While this is true, the AP’s narrowing of its analysis to just the past 30 years leaves presents a misleading picture. Wildfires may be burning more acreage today than the 1980s, but that pales in comparison to the great fires of the early 20th Century.

The scale of U.S. wildfires has decreased dramatically since 1930, according to government estimates. That year, wildfires burned more than four times the amount of acreage burned in 2012.

In 1930, for example, wildfires consumed more than 50 million acres of land, but in 2012 wildfires only burnt up 9.2 million acres.

Roger Pielke also wrote in the same piece about hurricanes, and it’s pretty simple. You can look at landfalls or costs of destruction.

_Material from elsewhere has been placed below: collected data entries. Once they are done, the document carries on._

==> config.mk <==
export PLATFORM = sky130hd
export DESIGN_NAME = h264_nal_parser
export DESIGN_NICKNAME = d
export VERILOG_FILES = /design/src/rtl/h264_nal_parser.sv
export SDC_FILE = /design/constraint.sdc
export NUM_CORES = 1
export LEC_CHECK = 0
export CAP_MARGIN = 20
export CORE_MARGIN = 8
export CORE_UTILIZATION = 64
export DETAILED_ROUTE_END_ITERATION = 6
export PLACE_DENSITY_LB_ADDON = 0.05
export SYNTH_ARGS = -nofsm -noshare
export SYNTH_HDL_FRONTEND = slang
export SYNTH_SLANG_ARGS = --single-unit
==> constraint.sdc <==
create_clock -name PIX_CLK -period 7.95 [get_ports PIX_CLK]
set_input_delay 1.1925 -clock PIX_CLK [delete_from_list [all_inputs] [get_ports PIX_CLK]]
set_output_delay 1.1925 -clock PIX_CLK [all_outputs]
set_load 0.01 [all_outputs]
==> src/rtl/h264_nal_parser.sv <==
// H.264 Annex-B NAL parser: 16-bit words enter an input FIFO, are unpacked
// into bytes, start codes and trailing zeros are removed, and NAL bytes leave
// through a valid/ready byte port with start/end flags.
// Optional feature macro: H264_NAL_EPB_STRIP_EN (drop emulation-prevention 0x03).
module h264_nal_parser #(
    parameter int g_FIFO_AW = 4,
    parameter int g_CNT_W   = 16
) (
    input  logic               PIX_CLK,
    input  logic               RESET_N,
    input  logic               DATA_VALID_I,
    input  logic [15:0]        DATA_I,
    input  logic               FLUSH_I,
    input  logic               BYTE_READY_I,
    output logic               BYTE_VALID_O,
    output logic [7:0]         BYTE_O,
    output logic               NAL_START_O,
    output logic               NAL_END_O,
    output logic [4:0]         NAL_TYPE_O,
    output logic [g_CNT_W-1:0] NAL_COUNT_O,
    output logic               OVERFLOW_O
);
    localparam int DEPTH = 2 ** g_FIFO_AW;
    localparam logic [g_FIFO_AW:0] PTR_ONE = 1;
    localparam logic [g_CNT_W-1:0] CNT_ONE = 1;

    typedef enum logic [1:0] {ST_HUNT, ST_HEADER, ST_PAYLOAD} state_t;

    // input FIFO: entry = {has_data, flush, data}
    logic [17:0]        mem [DEPTH];
    logic [g_FIFO_AW:0] wr_ptr_reg, rd_ptr_reg;
    logic               fifo_empty, fifo_full, fifo_wr, pop;

    // unpacker: current entry and which part of it is next
    logic [17:0] ent_reg;
    logic        ent_valid_reg;
    logic [1:0]  phase_reg;
    logic [7:0]  cur_byte;
    logic        cur_flush, last_step, ent_done;

    // detector / release / output path
    state_t      state_reg, state_next;
    logic [1:0]  zero_run_reg, zero_run_next;
    logic [1:0]  held_reg, held_next;
    logic        rel_reg, rel_next;
    logic        pend_valid_reg, pend_valid_next;
    logic [7:0]  pend_byte_reg, pend_byte_next;
    logic        last_valid_reg, last_valid_next;
    logic [7:0]  last_byte_reg, last_byte_next;
    logic        last_start_reg, last_start_next;
    logic        out_valid_reg, out_valid_next;
    logic [7:0]  out_byte_reg, out_byte_next;
    logic        out_start_reg, out_start_next;
    logic        out_end_reg, out_end_next;
    logic [4:0]  type_reg, type_next;
    logic [g_CNT_W-1:0] count_reg;
    logic        overflow_reg;
    logic        out_free, det_fire, rel_step;
    logic        do_push, push_start, do_term;
    logic [7:0]  push_byte;

    assign fifo_empty = (wr_ptr_reg == rd_ptr_reg);
    assign fifo_full  = (wr_ptr_reg[g_FIFO_AW] != rd_ptr_reg[g_FIFO_AW]) &&
                        (wr_ptr_reg[g_FIFO_AW-1:0] == rd_ptr_reg[g_FIFO_AW-1:0]);
    assign fifo_wr    = DATA_VALID_I || FLUSH_I;

    // the output register may take a new byte when empty or being accepted now
    assign out_free  = !out_valid_reg || BYTE_READY_I;
    assign det_fire  = ent_valid_reg && out_free && !rel_reg;
    assign rel_step  = out_free && rel_reg;

    assign cur_byte  = (phase_reg == 2'd0) ? ent_reg[15:8] : ent_reg[7:0];
    assign cur_flush = !ent_reg[17] || (phase_reg == 2'd2);
    assign last_step = cur_flush || ((phase_reg == 2'd1) && !ent_reg[16]);
    assign ent_done  = det_fire && last_step;
    assign pop       = !fifo_empty && (!ent_valid_reg || ent_done);

    // RAM write port and registered read into the unpacker entry
    always_ff @(posedge PIX_CLK) begin
        if (fifo_wr && !fifo_full)
            mem[wr_ptr_reg[g_FIFO_AW-1:0]] <= {DATA_VALID_I, FLUSH_I, DATA_I};
        if (pop)
            ent_reg <= mem[rd_ptr_reg[g_FIFO_AW-1:0]];
    end

    // FIFO pointers, overflow flag and unpacker sequencing
    always_ff @(posedge PIX_CLK) begin
        if (!RESET_N) begin
            wr_ptr_reg    <= '0;
            rd_ptr_reg    <= '0;
            overflow_reg  <= 1'b0;
            ent_valid_reg <= 1'b0;
            phase_reg     <= 2'd0;
        end else begin
            if (fifo_wr) begin
                if (fifo_full) overflow_reg <= 1'b1;
                else           wr_ptr_reg   <= wr_ptr_reg + PTR_ONE;
            end
            if (pop) begin
                rd_ptr_reg    <= rd_ptr_reg + PTR_ONE;
                ent_valid_reg <= 1'b1;
                phase_reg     <= 2'd0;
            end else if (ent_done) begin
                ent_valid_reg <= 1'b0;
            end else if (det_fire) begin
                phase_reg     <= phase_reg + 2'd1;
            end
        end
    end

    // state register of the start-code FSM
    always_ff @(posedge PIX_CLK) begin
        if (!RESET_N) state_reg <= ST_HUNT;
        else          state_reg <= state_next;
    end

    // next-state, zero tracking, held-zero release and output path
    always_comb begin
        state_next      = state_reg;
        zero_run_next   = zero_run_reg;
        held_next       = held_reg;
        rel_next        = rel_reg;
        pend_valid_next = pend_valid_reg;
        pend_byte_next  = pend_byte_reg;
        type_next       = type_reg;
        do_push         = 1'b0;
        push_byte       = 8'h00;
        push_start      = 1'b0;
        do_term         = 1'b0;
        if (rel_step) begin
            if (held_reg != 2'd0) begin
                do_push   = 1'b1;
                held_next = held_reg - 2'd1;
                if (held_reg == 2'd1 && !pend_valid_reg) rel_next = 1'b0;
            end else begin
                do_push         = pend_valid_reg;
                push_byte       = pend_byte_reg;
                pend_valid_next = 1'b0;
                rel_next        = 1'b0;
            end
        end else if (det_fire) begin
            if (cur_flush) begin
                do_term       = 1'b1;
                held_next     = 2'd0;
                zero_run_next = 2'd0;
                state_next    = ST_HUNT;
            end else if (cur_byte == 8'h01 && zero_run_reg >= 2'd2) begin
                do_term       = 1'b1;
                held_next     = 2'd0;
                zero_run_next = 2'd0;
                state_next    = ST_HEADER;
            end else begin
                if (cur_byte == 8'h00)
                    zero_run_next = (zero_run_reg == 2'd3) ? 2'd3 : zero_run_reg + 2'd1;
                else
                    zero_run_next = 2'd0;
                case (state_reg)
                    ST_HEADER: begin
                        do_push    = 1'b1;
                        push_byte  = cur_byte;
                        push_start = 1'b1;
                        type_next  = cur_byte[4:0];
                        state_next = ST_PAYLOAD;
                    end
                    ST_PAYLOAD: begin
`ifdef H264_NAL_EPB_STRIP_EN
                        if (cur_byte == 8'h03 && zero_run_reg == 2'd2) begin
                            zero_run_next = 2'd0;
                            rel_next      = (held_reg != 2'd0);
                        end else
`endif
                        if (cur_byte == 8'h00) begin
                            if (held_reg != 2'd3) held_next = held_reg + 2'd1;
                        end else if (held_reg == 2'd0) begin
                            do_push   = 1'b1;
                            push_byte = cur_byte;
                        end else begin
                            pend_valid_next = 1'b1;
                            pend_byte_next  = cur_byte;
                            rel_next        = 1'b1;
                        end
                    end
                    default: ;
                endcase
            end
        end

        out_valid_next  = out_valid_reg && !BYTE_READY_I;
        out_byte_next   = out_byte_reg;
        out_start_next  = out_start_reg;
        out_end_next    = out_end_reg;
        last_valid_next = last_valid_reg;
        last_byte_next  = last_byte_reg;
        last_start_next = last_start_reg;
        if (do_push) begin
            if (last_valid_reg) begin
                out_valid_next = 1'b1;
                out_byte_next  = last_byte_reg;
                out_start_next = last_start_reg;
                out_end_next   = 1'b0;
            end
            last_valid_next = 1'b1;
            last_byte_next  = push_byte;
            last_start_next = push_start;
        end else if (do_term && last_valid_reg) begin
            out_valid_next  = 1'b1;
            out_byte_next   = last_byte_reg;
            out_start_next  = last_start_reg;
            out_end_next    = 1'b1;
            last_valid_next = 1'b0;
        end
    end

    // datapath registers and completed-NAL counter
    always_ff @(posedge PIX_CLK) begin
        if (!RESET_N) begin
            zero_run_reg   <= 2'd0;
            held_reg       <= 2'd0;
            rel_reg        <= 1'b0;
            pend_valid_reg <= 1'b0;
            pend_byte_reg  <= 8'h00;
            last_valid_reg <= 1'b0;
            last_byte_reg  <= 8'h00;
            last_start_reg <= 1'b0;
            out_valid_reg  <= 1'b0;
            out_byte_reg   <= 8'h00;
            out_start_reg  <= 1'b0;
            out_end_reg    <= 1'b0;
            type_reg       <= 5'd0;
            count_reg      <= '0;
        end else begin
            zero_run_reg   <= zero_run_next;
            held_reg       <= held_next;
            rel_reg        <= rel_next;
            pend_valid_reg <= pend_valid_next;
            pend_byte_reg  <= pend_byte_next;
            last_valid_reg <= last_valid_next;
            last_byte_reg  <= last_byte_next;
            last_start_reg <= last_start_next;
            out_valid_reg  <= out_valid_next;
            out_byte_reg   <= out_byte_next;
            out_start_reg  <= out_start_next;
            out_end_reg    <= out_end_next;
            type_reg       <= type_next;
            if (out_valid_reg && BYTE_READY_I && out_end_reg)
                count_reg <= count_reg + CNT_ONE;
        end
    end

    assign BYTE_VALID_O = out_valid_reg;
    assign BYTE_O       = out_byte_reg;
    assign NAL_START_O  = out_start_reg;
    assign NAL_END_O    = out_end_reg;
    assign NAL_TYPE_O   = type_reg;
    assign NAL_COUNT_O  = count_reg;
    assign OVERFLOW_O   = overflow_reg;
endmodule

======== Word-level counts from Yosys, hierarchy flattened ========
Memories as Yosys holds them, arrays and structs flattened. A register that Yosys moved wholly into a read port is not among the register bits.
Index checks and enable logic that the tools add are counted.
cells by class
  add/subtract/negate cells ............... 7
  order comparisons ....................... 1
  eq/ne operators ......................... 19
  muxes and demuxes ....................... 70
  bitwise logic cells ..................... 8
  reduce and logical (&&, ||, !) cells .... 52
operator list
  operator               count
  $mux 8                 11
  $mux 1                 42
  $mux 2                 15
  $reduce_and 7->1       3
  $add 16x1->16 const B  1
  $pmux 8 s2             1
  $logic_and 1x1->1      14
  $ne 2x2->1 const B     6
  $reduce_bool 4->1      3
  $add 5x1->5 const B    2
  $reduce_and 2->1       5
  $reduce_and 5->1       2
  $reduce_bool 2->1      5
  $logic_not 1->1        9
  $eq 8x1->1 const B     1
  $logic_not 8->1        1
  $not 1->1              8
  $add 2x1->2 const B    3
  $eq 2x1->1 const B     3
  $eq 2x2->1 const B     3
  $eq 5x5->1             1
  $logic_or 1x1->1       5
  $eq 4x4->1             1
  $logic_not 2->1        2
  other kinds (9)        10
storage, ports and cells
  bits in registers ....................... 72
  bits in writable memories ............... 288
  input port bits ......................... 21
  output and inout port bits .............. 33
  logic and storage cells ................. 178
  memories kept ........................... 1
memory list
  name  words  width  read ports  clocked after memory_dff  wr ports  line  source
  mem   16     18     1           1                         1         30    logic [17:0] mem [DEPTH];

======== Longest topological paths before layout ========
Gate-level depths: netlist of the first run.
  depth in word-level cells ............... 11
  depth in mapped cells ................... 11
  gate-level depth less buffers ........... 8

======== Worst setup path after synthesis of the first run ========
Ideal clock, no wire load.
  path kind ............................... in2reg
  start ................................... input FLUSH_I
  end ..................................... memory mem[3][0] (enable)
  library setup time ...................... 0.416 ns
  data arrival time ....................... 3.121 ns
  required time ........................... 7.534 ns
  path slack .............................. 4.413 ns
  stages .................................. 4
  path buffers ............................ 0
  cells stage by stage .................... nor2_1 a21oi_1 nand2_1 nor3_1
between the ends
  longest elaborated chain between the ends .. 4
ends and longest elaborated chain
  item                          line  source
  start: declaration            13    input logic FLUSH_I,
  $logic_or 1x1->1              65    assign fifo_wr = DATA_VALID_I || FLUSH_I;
  $logic_and 1x1->1             80    if (fifo_wr && !fifo_full)
  $mux 1                        80
  $mux 1 (not written as such)  81    mem[wr_ptr_reg[g_FIFO_AW-1:0]] <= {DATA_VALID_I, FLUSH_I, DATA_I};
  end: declaration              30
Every way passes these cells.

======== Worst setup path after layout of the first run ========
  start ................................... input FLUSH_I
  end ..................................... memory mem[3][1] (enable)
Same word-level chain as after synthesis.

==> results of run 1 <==
==> layout by cell type (no fill, tap or decap), types with 8 or more instances in the layout <==
cell / synthesis / routed
a21oi_1: 12 / 12
buf_4: 3 / 13
ha_1: 14 / 14
mux4_2: 90 / 90
a211oi_1: 11 / 11
clkbuf_16: 0 / 39
mux2i_1: 22 / 22
nand2b_1: 8 / 8
dfxtp_1: 72 / 70
edfxtp_1: 306 / 306
and3_1: 8 / 8
inv_1: 16 / 16
nor2_1: 68 / 57
nand3_1: 13 / 13
nand2_1: 42 / 42
xnor2_1: 9 / 9
xor2_1: 19 / 19
clkdlybuf4s50_1: 0 / 53
nor2_2: 0 / 11
==> metal layers <==
layer	global-route usage	part of all wire	up-vias
li1	-	-	3343
met1	0.2892	0.41	3920
met2	0.3585	0.50	279
met3	0.03859	0.065	43
met4	0.06211	0.020	0
met5	0	0	-
==> cell families (layout without fill, tap and decap cells) <==
| group | after synthesis | count (layout) | synth area share |
|---|---|---|---|
| flip-flops | 378 | 378 | 0.7198 |
| AND/OR/NAND/NOR | 169 | 169 | 0.05320 |
| multiplexers | 113 | 113 | 0.1529 |
| AO/OA/AOI/OAI | 54 | 54 | 0.02957 |
| buffers and inverters | 54 | 150 | 0.01610 |
| XOR/XNOR | 28 | 28 | 0.01660 |
| adder cells (fa/ha/maj) | 14 | 14 | 0.01186 |
==> power groups by stage <==
stage                     Clock [mW]  Sequential (mW)  Combinational, mW
after CTS                       1.80             2.34              0.860
after global routing            1.89             2.34              0.912
after detailed placement           0             2.38              0.848
after global placement             0             2.37              0.836
after floorplan                    0             2.34              0.616
final                           1.78             2.34              0.851
==> metrics by stage <==
stage	utilization	worst slack [ps]
final	0.7460	4063
after global routing	0.7460	3871
after CTS	0.7455	4071
after global placement	0.6905	3731
after detailed placement	0.6905	3542
after floorplan	-	4413
==> path summary, 6_finish.rpt <==
| check | startpoint | endpoint | slack, ps | cells past startpoint |
|---|---|---|---|---|
| hold / removal | BYTE_O[0] | BYTE_O[0] | 460 | 2 |
| setup / recovery | FLUSH_I | mem[3][1] | 4060 | 6 |
| setup reg to reg | rd_ptr_reg[2] | mem[3][1] | 4620 | 8 |
| hold reg to reg | BYTE_O[0] | BYTE_O[0] | 460 | 2 |
==> critical path, cell delays in order <==
cell	delay [ps]
clkdlybuf4s50_1	860
nor2_1	150
a21oi_1	530
nand2_1	310
nor3_2	690
buf_4	350
==> area by class of cell <==
cell class	instances	area, um^2
clock buffer	46	1012
clock inverter	21	231.5
fill	1291	5752
inverter	16	60.06
multi-input combinational	378	3954
sequential	378	10640
tap	285	356.6
timing repair buffer	67	639.4
==> impl_metrics.tcl, run 1 <==
set metrics [dict create \
    wl_per_cell_um 25.02 \
    core_um2 22640 \
    start_util 0.6523 \
    cts_buffer_depth 3 \
    p_leak_nw 5.465 \
    drive_above_1_share 0.2075 \
    cts-hold-fix-buffers 0 \
    grt_pass1_vias 7809 \
    power_frac_comb 0.172 \
    first_pass_iters 5 \
    p_int_mw 3.712 \
    htreeDepth 2 \
    synth_fp_nets 845 \
    grt_pass1_wl_um 46100 \
    die_w_um 167.9 \
    post_cts_buffers 0 \
    grt-ovfl-total 0 \
    drt_iter0_drc 854 \
    yosys_warnings 0 \
    syn_inst 810 \
    ys_top_cells_by_count "edfxtp_1, mux4_2, dfxtp_1, nor2_1, nand2_1" \
    setup_tns_ps 0 \
    finalPower_mw 4.964 \
    end_kind "flip-flop" \
    grt_max_degree 61 \
    dp_hpwl_um 18700 \
    drc 0 \
    synth_flop_cell "edfxtp_1" \
    hp-class "reg2reg" \
    maxSlewViolCount 0 \
    synth-edff-count 306 \
    fmax_mhz 257.3 \
    cts.sinks 378 \
    p_per_area_nw_per_um2 293.9 \
    fin_crit_sh 0.4889 \
    clockPowerShare 0.358 \
    num_io_pins 54 \
    status "complete, no violations" \
    nets 913 \
    async_flop_share 0 \
    antenna_found_initial 0 \
    synth_area_um2 14770 \
    ys_ff_latch 378 \
    routabilityCongestion 0.8439 \
    drt-total-wl_um 29800 \
    final_cells 1191 \
    worst_pin_slew_ps 1103 \
    place_area_um2 15630 \
    antenna_cells 0 \
    fp-row-count 55 \
    drt-vias-per-instance 6.369 \
    hold_ws_ps 457.8 \
    vias 7585 \
    die_y_um 167.9 \
    fin_area_um2 16890 \
    setup-violations-final 0 \
    rsz0062_at_grt "no" \
    synth_top_area_share 0.6222 \
    slew_headroom 0.2641 \
    largest_reg_flops 288 \
    die_area_um2 28190 \
    syn_to_final_growth_pct 14.35 \
    synth_area_leader_cell "edfxtp_1" \
    cts_tree "built" \
    clock_skew_ps 18.82 \
    portBuffers 53 \
    postSynthAreaPerCell_um2 18.23 \
    seqPwrFrac 0.471 \
    min_period_ps 3887 \
    clockRootBuffer "clkbuf_16" \
    clkTransAtPathRegs_ps 60 \
    dpl.cell_count 1123 \
    p_switching_mw 1.251 \
    numCtsBuffers 37 \
    hold_violations 0 \
    synth_area_leaders "edfxtp_1, mux4_2, dfxtp_1, nor2_1, mux2i_1" \
    cp_max_fo 17 \
    cp.required_ps 8160 \
    synth_most_common_cell "edfxtp_1" \
    cts_resized 0 \
    arrival_ps 4090 \
    path_class "in2reg" \
    ir_drop_uv 217.0 \
    worstSkewPairLatency_ps 520 \
    drv_cap 0 \
    switching_share 0.2521 \
    ys_seq_area_frac 0.7198 \
    worstSetupStartpointType "input pin" \
    synth_cell_types 48 \
    antenna_left 0 \
    grtUsageTotal 0.2152 \
]
No activity file was read; power rests on OpenSTA's default activity.
==> run 2: changes to the inputs <==
--- a/config.mk
+++ b/config.mk
@@ -7,7 +7,7 @@
 export LEC_CHECK = 0
 export CAP_MARGIN = 20
 export CORE_MARGIN = 8
-export CORE_UTILIZATION = 64
+export CORE_UTILIZATION = 55
 export DETAILED_ROUTE_END_ITERATION = 6
 export PLACE_DENSITY_LB_ADDON = 0.05
 export SYNTH_ARGS = -nofsm -noshare
==> constraint.sdc (replaced) <==
create_clock -name PIX_CLK -period 3.2 [get_ports PIX_CLK]
set_input_delay 0.48 -clock PIX_CLK [delete_from_list [all_inputs] [get_ports PIX_CLK]]
set_output_delay 0.48 -clock PIX_CLK [all_outputs]
set_load 0.01 [all_outputs]
==> run 2 against run 1 <==
  * Critical path depth is 3 higher
  * Clock skew is 3.5 ps lower
  * Die area is 15% higher
  * Power is 150% higher
  * Clock-buffer cell count is 2 lower
  * Sequential power is 150% higher
  * Critical endpoint is now last_byte_reg[0]
  * Setup slack worse by 3700 ps
  * The flow now finishes with violations (design-rule violations)
  * Global-route usage is 2.3 points lower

But wildfires can’t work the same way because people suppress them, they change how they suppress them through time and they didn’t used to suppress them at all..prior to 100 years ago. Remember the piece here when we looked at Leiburg’s forest condition reports from the early 1900s. So there’s almost complete overlap between when we would expect to see the signal for climate change and suppression which leads to more fuels and so on..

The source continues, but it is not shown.